Art can you post pictures of the TR-7 and the weight system... very interested in its design.


----------



## ArcCaster (Oct 29, 2003)

when I compare the TR7 weight location with that of the club or the Nilo or the Zenit, it looks like the TR7 positions it the farthest from the grip. Seems like you would get more benefit from the same amount of weight if you do that, doesn't it?


----------



## kakend (Oct 30, 2007)

ArcCaster,
Dont over look the Spigarelli Explorer II with barebow weights, it comes with a rest and a clicker from alt!

Have a great day,
Kasey


----------



## MAT (May 27, 2003)

What makes these a barebow riser? Actually what is the definition of barebow?


----------



## Arcus (Jul 7, 2005)

ArtV said:


> Spig 650 club.
> 
> Sky TR-7
> 
> ...


Agree about the Spig 650 Club and will add that it does this even without the added bottom weights.


----------



## ArcCaster (Oct 29, 2003)

MAT said:


> What makes these a barebow riser? Actually what is the definition of barebow?


I am using the word 'barebow' loosely to mean a riser without any stabilizers. 'Normal' archers put long weighted rods on their bows sticking out at various angles to reduce movement before, during, and after the shot. Upon release, the top of the bow typically tips forward, away from the archer.
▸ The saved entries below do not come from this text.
[src/rtl/scg_map.svh]
// timing and sizing constants for the sleep-aware clock gating controller
// assumes inclusion by rtl files only; definitions only
`ifndef SCG_MAP_SVH
`define SCG_MAP_SVH
`define SCG_ENDPOINTS     8
`define SCG_SYNC_STAGES   2
`define SCG_WAIT_W        2
`define SCG_GATE_RESET    1'h0
`define SCG_HOLD_RESET    1'h0
`define SCG_CLK_PERIOD_NS 100
`endif

[src/rtl/scg_pkg.sv]
// types for the sleep-aware clock gating controller
// assumes nothing of its surroundings
package scg_pkg;
	typedef enum logic [1:0] {
		SCG_AWAKE,
		SCG_SLEEP,
		SCG_WAKING
	} scg_state_e;
endpackage : scg_pkg

[src/rtl/scg_sleep_aware_clock_gating.sv]
// sleep-aware top-level clock gating controller
// assumes all inputs come from logic on clk_sys; gate enables feed
// per-endpoint clock gating cells that sample on the low phase
// an enable that moves shifts its endpoint's clock by whole periods only
// Functional notes
// - every endpoint has its own gate, and either mask may change at any time.
// - gates open and close only on whole clock periods, never mid-cycle.
// - gating only stops an endpoint clock and never resets the endpoint.
// - two masks of identical layout exist, one awake and one sleep, one bit per endpoint.
// - while awake the gates follow exactly the awake mask.
// - while in sleep the gates follow the sleep mask instead.
// - sleep needs both processors to report that they are asleep.
// - sleep also needs the dma to have no outstanding transfer, at the same time.
// - sleep ends as soon as either processor takes an interrupt, returning to the awake mask.
// - on wake the processors are held off the bus until the awake gates are running.
// - processor subsystem clocks are not gated here.
// - any mask combination is accepted, even one enabled only in sleep.
// - an interrupt that wakes a processor switches the gates back to the awake mask.
`timescale 1ns/10ps
`include "scg_map.svh"
module scg_sleep_aware_clock_gating #(
	parameter int ENDPOINTS = `SCG_ENDPOINTS
) (
	// clock and reset
	input  wire logic                 clk_sys,
	input  wire logic                 reset_n,
	// gate masks
	input  wire logic [ENDPOINTS-1:0] awakeGateMask,
	input  wire logic [ENDPOINTS-1:0] sleepGateMask,
	// processor and dma status
	input  wire logic                 proc0Asleep,
	input  wire logic                 proc1Asleep,
	input  wire logic                 proc0WakeIrq,
	input  wire logic                 proc1WakeIrq,
	input  wire logic                 dmaBusy,
	// gate enables, bus hold and sleep flag
	output logic      [ENDPOINTS-1:0] gateEnable,
	output logic                      busHold,
	output logic                      inSleep
);
	localparam int STAGES = `SCG_SYNC_STAGES;

	scg_pkg::scg_state_e        state;
	scg_pkg::scg_state_e        next_state;
	logic [`SCG_WAIT_W-1:0]     waitCount;
	logic [`SCG_WAIT_W-1:0]     next_waitCount;
	logic                       next_busHold;
	logic                       next_inSleep;
	logic [ENDPOINTS-1:0]       selMask;
	logic [ENDPOINTS-1:0]       gateMid;
	logic                       wakeIrq;
	logic                       sleepReady;

	assign wakeIrq    = proc0WakeIrq | proc1WakeIrq;
	assign sleepReady = proc0Asleep & proc1Asleep & ~dmaBusy;

	// one decode serves both the sleep flag and the mask select
	function automatic logic selectsSleepMask(input scg_pkg::scg_state_e st);
		return (st == scg_pkg::SCG_SLEEP);
	endfunction : selectsSleepMask

	always_comb begin
		next_state     = state;
		next_waitCount = waitCount;
		unique case (state)
			scg_pkg::SCG_AWAKE: begin
				// an interrupt already pending keeps us awake
				if (sleepReady && !wakeIrq) begin
					next_state = scg_pkg::SCG_SLEEP;
				end
			end
			scg_pkg::SCG_SLEEP: begin
				if (wakeIrq) begin
					next_state     = scg_pkg::SCG_WAKING;
					next_waitCount = `SCG_WAIT_W'(STAGES - 1);
				end
			end
			scg_pkg::SCG_WAKING: begin
				// wait for the awake mask to pass the gate pipeline
				if (waitCount == '0) begin
					next_state = scg_pkg::SCG_AWAKE;
				end else begin
					next_waitCount = waitCount - `SCG_WAIT_W'(1);
				end
			end
		endcase
		next_busHold = (next_state != scg_pkg::SCG_AWAKE);
		next_inSleep = selectsSleepMask(next_state);
	end

	always_ff @(posedge clk_sys or negedge reset_n) begin
		if (!reset_n) begin
			state     <= scg_pkg::SCG_AWAKE;
			waitCount <= '0;
			busHold   <= `SCG_HOLD_RESET;
			inSleep   <= 1'h0;
		end else begin
			state     <= next_state;
			waitCount <= next_waitCount;
			busHold   <= next_busHold;
			inSleep   <= next_inSleep;
		end
	end

	// only the sleep state selects the sleep mask; waking already uses awake
	assign selMask = selectsSleepMask(state) ? sleepGateMask : awakeGateMask;

	// per-endpoint gates; processor subsystems have none here
	genvar i;
	generate
		for (i = 0; i < ENDPOINTS; i++) begin : g_gate
			logic next_mid;
			logic next_gate;
			always_comb begin
				next_mid  = selMask[i];
				next_gate = gateMid[i];
			end
			// enables change only on a clock edge, so the gating cell sees
			// a stable level for a whole period and cannot clip a pulse
			always_ff @(posedge clk_sys or negedge reset_n) begin
				if (!reset_n) begin
					gateMid[i]    <= `SCG_GATE_RESET;
					gateEnable[i] <= `SCG_GATE_RESET;
				end else begin
					gateMid[i]    <= next_mid;
					gateEnable[i] <= next_gate;
				end
			end
		end
	endgenerate
endmodule : scg_sleep_aware_clock_gating

[config.mk]
export PLATFORM = sky130hd
export DESIGN_NAME = scg_sleep_aware_clock_gating
export DESIGN_NICKNAME = d
export VERILOG_FILES = /design/src/rtl/scg_pkg.sv /design/src/rtl/scg_sleep_aware_clock_gating.sv
export VERILOG_INCLUDE_DIRS = /design/src /design/src/rtl
export SDC_FILE = /design/constraint.sdc
export NUM_CORES = 1
export LEC_CHECK = 0
export ABC_AREA = 1
export BUFFER_PORTS_ARGS = -buffer_cell sky130_fd_sc_hd__buf_2
export CAP_MARGIN = 20
export CORE_UTILIZATION = 50
export CTS_CLUSTER_SIZE = 12
export DETAILED_ROUTE_END_ITERATION = 16
export HOLD_SLACK_MARGIN = 0.08
export PLACE_DENSITY = 0.81
export SYNTH_ARGS = -nofsm -noshare
export SYNTH_HDL_FRONTEND = slang
export SYNTH_SLANG_ARGS = --single-unit
[constraint.sdc]
create_clock -name clk_sys -period 3.35 [get_ports clk_sys]
set_input_delay 0.1675 -clock clk_sys [delete_from_list [all_inputs] [get_ports clk_sys]]
set_output_delay 0.1675 -clock clk_sys [all_outputs]
set_load 0.02 [all_outputs]
=== After elaboration in Yosys (flattened, before gate mapping) ===
Cells that the tools add are included.

* Register bits after elaboration: 22
* Bits of input ports: 23
* Output and inout bits: 10
* Word-level logic and storage cells: 45

* Add/subtract/negate cells: 1
* Eq/ne operators: 5
* Muxes and demuxes: 8
* Bitwise operators: 4
* Reduce and logical (&&, ||, !) cells: 7

{| class="wikitable"
|+ Operator list
! kind !! count
|-
| 2-bit 2-to-1 mux || 5
|-
| 8-bit 2-to-1 mux || 1
|-
| 2-bit case mux with 3 select lines || 1
|-
| 2-bit by 1-bit == test with 1-bit output, second input constant || 2
|-
| 2-bit logical NOT || 2
|-
| 2-bit != test, second input constant || 2
|-
| 2-bit case mux with 2 select lines || 1
|-
| 2-bit nonzero test || 2
|-
| 3-bit AND reduction || 1
|-
| 1-bit bitwise AND || 2
|-
| 2-bit == test, second input constant || 1
|-
| 2-bit by 1-bit subtractor with 2-bit output, second input constant || 1
|-
| 1-bit logical AND || 1
|-
| 1-bit logical NOT || 1
|-
| 1-bit inverter || 1
|-
| 1-bit OR || 1
|}

=== Longest topological paths before layout ===
Gate-level depths: netlist of the first run.

* Word-level depth: 6
* Gate-level depth with buffers: 8
* Gate-level depth less buffers: 8

=== Least setup slack after synthesis of the first run ===
No wires, ideal clock.

* Kind: register to register
* Start point: register state[0]
* End point: register busHold
* Setup time: 0.117 ns
* Arrival time: 1.133 ns
* Required time: 3.233 ns
* Path slack: 2.100 ns
* Stages on the path, launching flop included: 9
* Buffers on the path: 0
* Period minus slack after synthesis: 1.250 ns
* Path through: dfrtp_1 > inv_1 > ha_1 > inv_1 > nand2_1 > nor2_1 > a21oi_1 > nand2_1 > nand2_1

* Word-level cells in the longest chain between the ends: 3
* Elaborated cells on any way between the ends: 8
* Classes of those cells: 2 x eq/ne; 4 x mux; 2 x reduce/logical

{| class="wikitable"
|+ RTL lines
! element !! RTL line !! RTL
|-
| from (decl) || scg_sleep_aware_clock_gating.sv:43 || <nowiki>scg_pkg::scg_state_e state;</nowiki>
|-
| from (signal assigned) || scg_sleep_aware_clock_gating.sv:93 || <nowiki>state <= scg_pkg::SCG_AWAKE;</nowiki>
|-
| from (signal assigned) || scg_sleep_aware_clock_gating.sv:98 || <nowiki>state <= next_state;</nowiki>
|-
| 2-bit == test, or another cell as far along || scg_sleep_aware_clock_gating.sv:65 || <nowiki>unique case (state)</nowiki>
|-
| 2-bit case mux with 3 select lines * || scg_sleep_aware_clock_gating.sv:65 ||
|-
| 2-bit nonzero test * || scg_sleep_aware_clock_gating.sv:87 || <nowiki>next_busHold = (next_state != scg_pkg::SCG_AWAKE);</nowiki>
|-
| net next_busHold || scg_sleep_aware_clock_gating.sv:47 || <nowiki>logic next_busHold;</nowiki>
|-
| to (signal assigned) || scg_sleep_aware_clock_gating.sv:95 || <nowiki>busHold <= `SCG_HOLD_RESET;</nowiki>
|-
| to (signal assigned) || scg_sleep_aware_clock_gating.sv:100 || <nowiki>busHold <= next_busHold;</nowiki>
|-
| to (decl) || scg_sleep_aware_clock_gating.sv:38 || <nowiki>output logic busHold,</nowiki>
|}

The timed path passes the listed nets; every way through them passes the cells marked *.
A chain may end at the register's enable or synchronous reset.

=== Final worst setup path of the first run ===
* Start point: register state[1]
* End point: register gateMid[7] (netlist: g_gate[7].next_gate)

* Word-level cells in the longest chain between the ends: 2

{| class="wikitable"
|+ RTL lines
! element !! RTL line !! RTL
|-
| 2-bit by 1-bit == test with 1-bit output || scg_sleep_aware_clock_gating.sv:59 || <nowiki>return (st == scg_pkg::SCG_SLEEP);</nowiki>
|-
| 8-bit 2-to-1 mux || scg_sleep_aware_clock_gating.sv:106 || <nowiki>assign selMask = selectsSleepMask(state) ? sleepGateMask : awakeGateMask;</nowiki>
|-
| net selMask[7] || scg_sleep_aware_clock_gating.sv:49 || <nowiki>logic [ENDPOINTS-1:0] selMask;</nowiki>
|-
| to (signal, indexed assignment) || scg_sleep_aware_clock_gating.sv:122 || <nowiki>gateMid[i] <= `SCG_GATE_RESET;</nowiki>
|-
| to (signal, indexed assignment) || scg_sleep_aware_clock_gating.sv:125 || <nowiki>gateMid[i] <= next_mid;</nowiki>
|-
| to (decl) || scg_sleep_aware_clock_gating.sv:50 || <nowiki>logic [ENDPOINTS-1:0] gateMid;</nowiki>
|}

The timed path passes the listed nets, and every way through them passes these cells.

==> impl_metrics.ini, run 1 <==
[logic_synthesis]
synth_cell_types = 16
yosys_warnings = 0
syn_inst = 95
seq_area_frac_synth_pct = 61.11
netlist_area_um2 = 900.9
syn_nets = 121
synth_area_per_cell_um2 = 9.483
synth_seq_cells = 22

[power_and_ir_drop]
peakVddDrop_mv = 0.4582
total_power_mw = 1.052
leakage_nw = 0.7028
powerDensity_mw_per_mm2 = 812.4

[sta]
max_slew_margin_pct = 69.92
drv_slew = 0
holdWs_ps = 218.2
clock.fmax_ghz = 0.5080
worst_pin_slew_ps = 451.2
setup_viol_count_final = 0
finalCriticalPeriod_ps = 1968
skew_ps = 11.53
hold_viol_final = 0
finalCritPeriodShare_pct = 58.76
setup_tns_ps = 0
rsz0062_at_grt = false

[placement]
postPlaceCellArea_mm2 = 0.001072
gp_congestion = 0.8989
port_buffers = 32
hpwl_mm = 1.203

[cts]
cts.repair.resized = 0
path_clk_slew_ps = 130
cts-root-buf = clkbuf_4
clock-sinks = 22
cts_buffer_depth = 2
cts_tree = done
htree_levels = 1
post_cts_buffers = 0
ctsHoldBuffers = 17
clk_latency_ps = 320
cts_made_buffers = 3

[route]
avgViaCountPerCell = 4.565
drc_errors = 0
vias = 776
routed_wl_mm = 1.937
ant_nets = 0
drt-wirelength-per-cell_um = 11.39
drt_iter0_markers = 34
first_pass_iters = 4

[final_layout]
nets = 173
drive_gt1_share_pct = 30.82
layout.cells.most_common = nand2_1
diodes = 0
syn2layout_area_growth_pct = 43.75
fillers = 111
stdcell_area_mm2 = 0.001295
final_cell_mix = nand2_1, buf_2, dfrtp_1

[floorplanning]
die_area_mm2 = 0.001975
io_pins = 33
rows = 14
die_x_um = 44.45
start_util_pct = 56.51
dieHeight_um = 44.45
core-area_mm2 = 0.001594

[grt]
grt-ovfl-total = 0
grt_pass1_vias = 759
grt_max_degree = 23
grt_pass1_wl_mm = 3.215
antenna_found_initial = 0
grt_util_all_layers_pct = 23.42

[worst_setup_path]
arrival_ps = 2180
cp_cell_sequence = inv_1 > ha_1 > inv_2 > nand2_1 > nand2_1 > dlygate4sd3_1
crit_required_ps = 3570
crit_type = reg -> reg
critPathTopFamily = buffers and inverters
critPathMaxStageDelay_ps = 570
cp_common_cell = nand2_1
start_kind = flip-flop
cp.buffers_inverters = 3
cp_max_fo = 12
cpMaxStageDelayCell = dlygate4sd3_1
end_kind = flip-flop

[run]
cap_violations = 0

[status]
outcome = complete, no violations

[min_path]
hold_class = in -> reg
==> power breakdown <==
part           switching (mW)  total, mW  internal [mW]
logic                   0.259      0.443          0.184
clock network          0.0836      0.205          0.121
registers              0.0392      0.405          0.366
==> routing by layer <==
metal / up-vias / GRT usage [%] / routed length (µm)
met1: 344 / 27.15 / 766
li1: 387 / - / -
met3: 4 / 4.082 / 116
met2: 41 / 40.88 / 1019
met5: - / 0 / 0
met4: 0 / 12.73 / 34
==> state kept, by name, indices dropped and copies added, names as in the netlist <==
| signal | flops |
|---|---|
| g_gate.next_gate | 8 |
| gateEnable | 8 |
| state | 2 |
| waitCount | 2 |
| busHold | 1 |
| inSleep | 1 |
==> cell families after synthesis <==
kind of cell	count (synthesis)	synth area share [%]
buffers and inverters	12	6.250
AO/OA/AOI/OAI	6	4.166
flip-flops	22	61.11
adder cells (fa/ha/maj)	3	4.167
AND/OR/NAND/NOR	52	24.30
==> synthesized netlist by cell type (all sizes together) <==
| master | number | area share [%] |
|---|---|---|
| nand2 | 44 | 19 |
| dfrtp | 22 | 61 |
| inv | 10 | 4.2 |
| nor2 | 5 | 2.6 |
| o21ai | 4 | 2.6 |
| ha | 3 | 4.2 |
| nand3 | 3 | 2.8 |
| a21oi | 2 | 1.5 |
| buf | 2 | 2.1 |
==> path summary, 6_finish.rpt <==
| path | depth (start not counted) | end | slack [ps] | from |
|---|---|---|---|---|
| setup / recovery | 6 | g_gate[7].next_gate | 1380 | state[1] |
| hold / removal | 5 | state[1] | 220 | dmaBusy |
| setup reg to reg | 6 | g_gate[7].next_gate | 1380 | state[1] |
| hold reg to reg | 0 | gateEnable[2] | 360 | g_gate[2].next_gate |
| max in group asynchronous | 2 | g_gate[3].next_gate | 2710 | reset_n |
| min in group asynchronous | 2 | g_gate[6].next_gate | 320 | reset_n |
==> through the flow <==
step                setup slack [ps]  utilization [%]  std cells
floorplan                       2100                -         95
global placement                1851            67.27        149
detailed placement              1822            67.27        149
CTS                             1435            81.24        170
global route                    1275            81.24        170
finish                          1382            81.24        170
==> layout make-up <==
type | count | area (µm²) | area share [%]
flip-flops and latches | 22 | 550.5 | 42.51
clock inverters | 1 | 30.03 | 2.319
repair buffers | 49 | 330.3 | 25.51
clock buffers | 3 | 22.52 | 1.739
multi-input cells | 61 | 294.0 | 22.71
inverters | 10 | 37.54 | 2.899
well taps | 24 | 30.03 | 2.319
==> tightest hold or removal path, delay by kind of cell <==
family / cells / cell delay (ps)
buf+inv: 1 / 70
simple gates: 4 / 260
Power figures use the tool's default switching activity.
==> inputs of run 2 (changes only) <==
- CORE_UTILIZATION: 50 -> 42
- PLACE_DENSITY: 0.81 -> 0.72
- clock period: 3.35 -> 1.72 ns (I/O delays scaled with it)
==> run 2 against run 1 <==
Against the previous run:
- sequential power up 94%
- fmax up 21%
- sequential cell count unchanged
==> impl_metrics.ini, run 2 (synthesized netlist as in run 1, its figures left out) <==
[cts]
cts_buffer_depth = 2
clock-sinks = 22
cts-root-buf = clkbuf_4
htree_levels = 1
clk_latency_ps = 290
cts_made_buffers = 3
cts_tree = done
path_clk_slew_ps = 100

[route]
vias = 787
met3_length_um = 117
met1_length_um = 795
routed_wl_mm = 1.874
wl_met2_um = 908
dr.max_layer_used = met4
drt_iter0_markers = 7
ant_nets = 0
drc_errors = 0
first_pass_iters = 4
avgViaCountPerCell = 4.523
drt-wirelength-per-cell_um = 10.77

[power_and_ir_drop]
peakVddDrop_mv = 0.7450
switchingPower_mw = 0.7131
clockPowerShare_pct = 11.5
powerDensity_mw_per_mm2 = 1465
p_comb_share_pct = 47.1
leakage_nw = 0.7003
power_switching_share_pct = 37.55
intPower_mw = 1.186
p_seq_share_pct = 41.4

[sta]
skew_ps = 1.605
holdWs_ps = 170.6
max_slew_margin_pct = 68.91
worst_pin_slew_ps = 466.3
drv_slew = 0
rsz0062_at_grt = false
setup_tns_ps = 0
clock.fmax_ghz = 0.6136
setup_viol_count_final = 0
finalCritPeriodShare_pct = 94.75
finalCriticalPeriod_ps = 1630
hold_viol_final = 0

[min_path]
whs_path_depth = 5
hold_class = in -> reg

[final_layout]
layout.cells.most_common = nand2_1
diodes = 0
final_cells = 174
nets = 175
final_cell_mix = nand2_1, buf_2, dfrtp_1
drive_gt1_share_pct = 31.97
syn2layout_area_growth_pct = 43.89

[placement]
hpwl_mm = 1.178
port_buffers = 32
dp_cells = 153
gp_congestion = 0.8640

[grt]
grt_util_all_layers_pct = 17.86
grt-ovfl-total = 0
grt_pass1_vias = 748
antenna_found_initial = 0
grt_max_degree = 23
grt_pass1_wl_mm = 3.201

[floorplanning]
core-area_mm2 = 0.001982
io_pins = 33
die_area_mm2 = 0.002334
rows = 16
start_util_pct = 45.45
dieHeight_um = 48.32
die_x_um = 48.32

[worst_setup_path]
arrival_ps = 1810
end_kind = flip-flop
cp_max_fo = 8
reg2reg_depth = 5
crit_required_ps = 1900
start_kind = flip-flop
crit_type = reg -> reg

[run]
cap_violations = 0

[status]
outcome = complete, no violations
[run 2: changes by cell type in the layout (fill, tap and decap cells not counted)]
cell	before	now
ha_1	3	2
buf_4	0	2
bufinv_16	1	0
ha_4	0	1
[run 2: power groups by stage]
stage	logic (mW)	clock network, mW	registers [mW]
after floorplan	0.445	0	0.892
after global placement	0.702	0	0.781
after detailed placement	0.718	0	0.794
after CTS	0.853	0.225	0.782
after global routing	0.999	0.251	0.813
final	0.895	0.218	0.787
[run 2: through the flow]
stage               utilization [%]  setup WS (ps)  total power [mW]  cell area (µm²)
floorplan                         -          469.7             1.337            900.9
global placement              54.67          386.4             1.482             1084
detailed placement            54.67          377.0             1.512             1084
CTS                           64.39          19.46             1.859             1276
global route                  65.40          28.61             2.062             1296
finish                        65.40          90.33             1.899             1296
[run 2: timing repair]
| item | in CTS | in global routing |
|---|---|---|
| gates resized for setup | 0 | 2 |
| endpoints found under the hold margin | 30 | 0 |
| buffers inserted | 0 | 1 |
| hold buffers | 17 | 0 |
| setup endpoints to repair | 0 | 8 |
[run 2: final timing paths]
check,from,endpoint,slack (ps)
min reg2reg,g_gate[0].next_gate,gateEnable[0],360
min in group asynchronous,reset_n,gateEnable[3],260
max in group asynchronous,reset_n,state[1],1140
min,dmaBusy,state[1],170
max,state[0],g_gate[2].next_gate,90
max reg2reg,state[0],g_gate[2].next_gate,90
[run 2: layout make-up]
type	count	area (µm²)
Fill cell	146	685.7
Clock buffer	3	22.52
Multi-Input combinational cell	61	306.5
Tap cell	27	33.78
Sequential cell	22	550.5
Timing Repair Buffer	51	345.3
Inverter	10	37.54
[run 2: metal layers]
layer | up-vias | track usage [%]
met5 | - | 0
met4 | 0 | 7.353
met3 | 6 | 3.459
met2 | 29 | 28.87
met1 | 361 | 23.69
li1 | 391 | -
[run 2: worst max-delay path, cell delays in order, from the launching register on]
cell,delay [ps]
dfrtp_1,460
ha_4,210
buf_4,160
nand2_1,60
nand2_1,60
dlygate4sd3_1,560
==> inputs of run 3 (changes only) <==
- BUFFER_PORTS_ARGS: -buffer_cell sky130_fd_sc_hd__buf_2 -> default
- CORE_MARGIN: default -> 2
- CORE_UTILIZATION: 42 -> 53
- DONT_BUFFER_PORTS: default -> 1
- PLACE_DENSITY: 0.72 -> 0.71
==> run 3 against run 2 <==
Against the previous run:
- final area down 11%
- worst hold slack worse by 72 ps
- count of clock-buffer cells in the layout up 1
- fmax down 2.2%
- first-iteration DRC count up 43%
- sequential power up 16%
- final cell count down 23%
- core utilization up 9.8 points
- setup slack worse by 36 ps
Barebow archers must compete without any of these long rods. If they were shooting a 'normal' bow without any stabilizers, upon release, the bow tips back toward the archer, coming close to hitting the archer right between the eyes. And, of course, movement before, during, and after the shot is greater without the stabilizers.

To compensate, barebow risers are generally heavier, and have the capability to add weight to the lower half of the riser. Increased weight helps them to move less -- weight in the lower half of the riser influences what happens after the release.


----------



## Arrowwood (Nov 16, 2010)

ArcCaster, stabilizers are allowed in NFAA barebow. I think it usually means a bow without sights of any kind, but FITA barebows have to be able to pass through a 12.2 cm ring.


----------



## toj (Aug 22, 2012)

Arrowwood said:


> ArcCaster, stabilizers are allowed in NFAA barebow. I think it usually means a bow without sights of any kind, but FITA barebows have to be able to pass through a 12.2 cm ring.


The ring rule only applies to fita field.


----------



## Arrowwood (Nov 16, 2010)

I didn't realize fita/WA recognized barebow for anything but field... 3D maybe?

Having a hard time finding rules about this...


----------



## ArcCaster (Oct 29, 2003)

Arrowwood said:


> ArcCaster, stabilizers are allowed in NFAA barebow.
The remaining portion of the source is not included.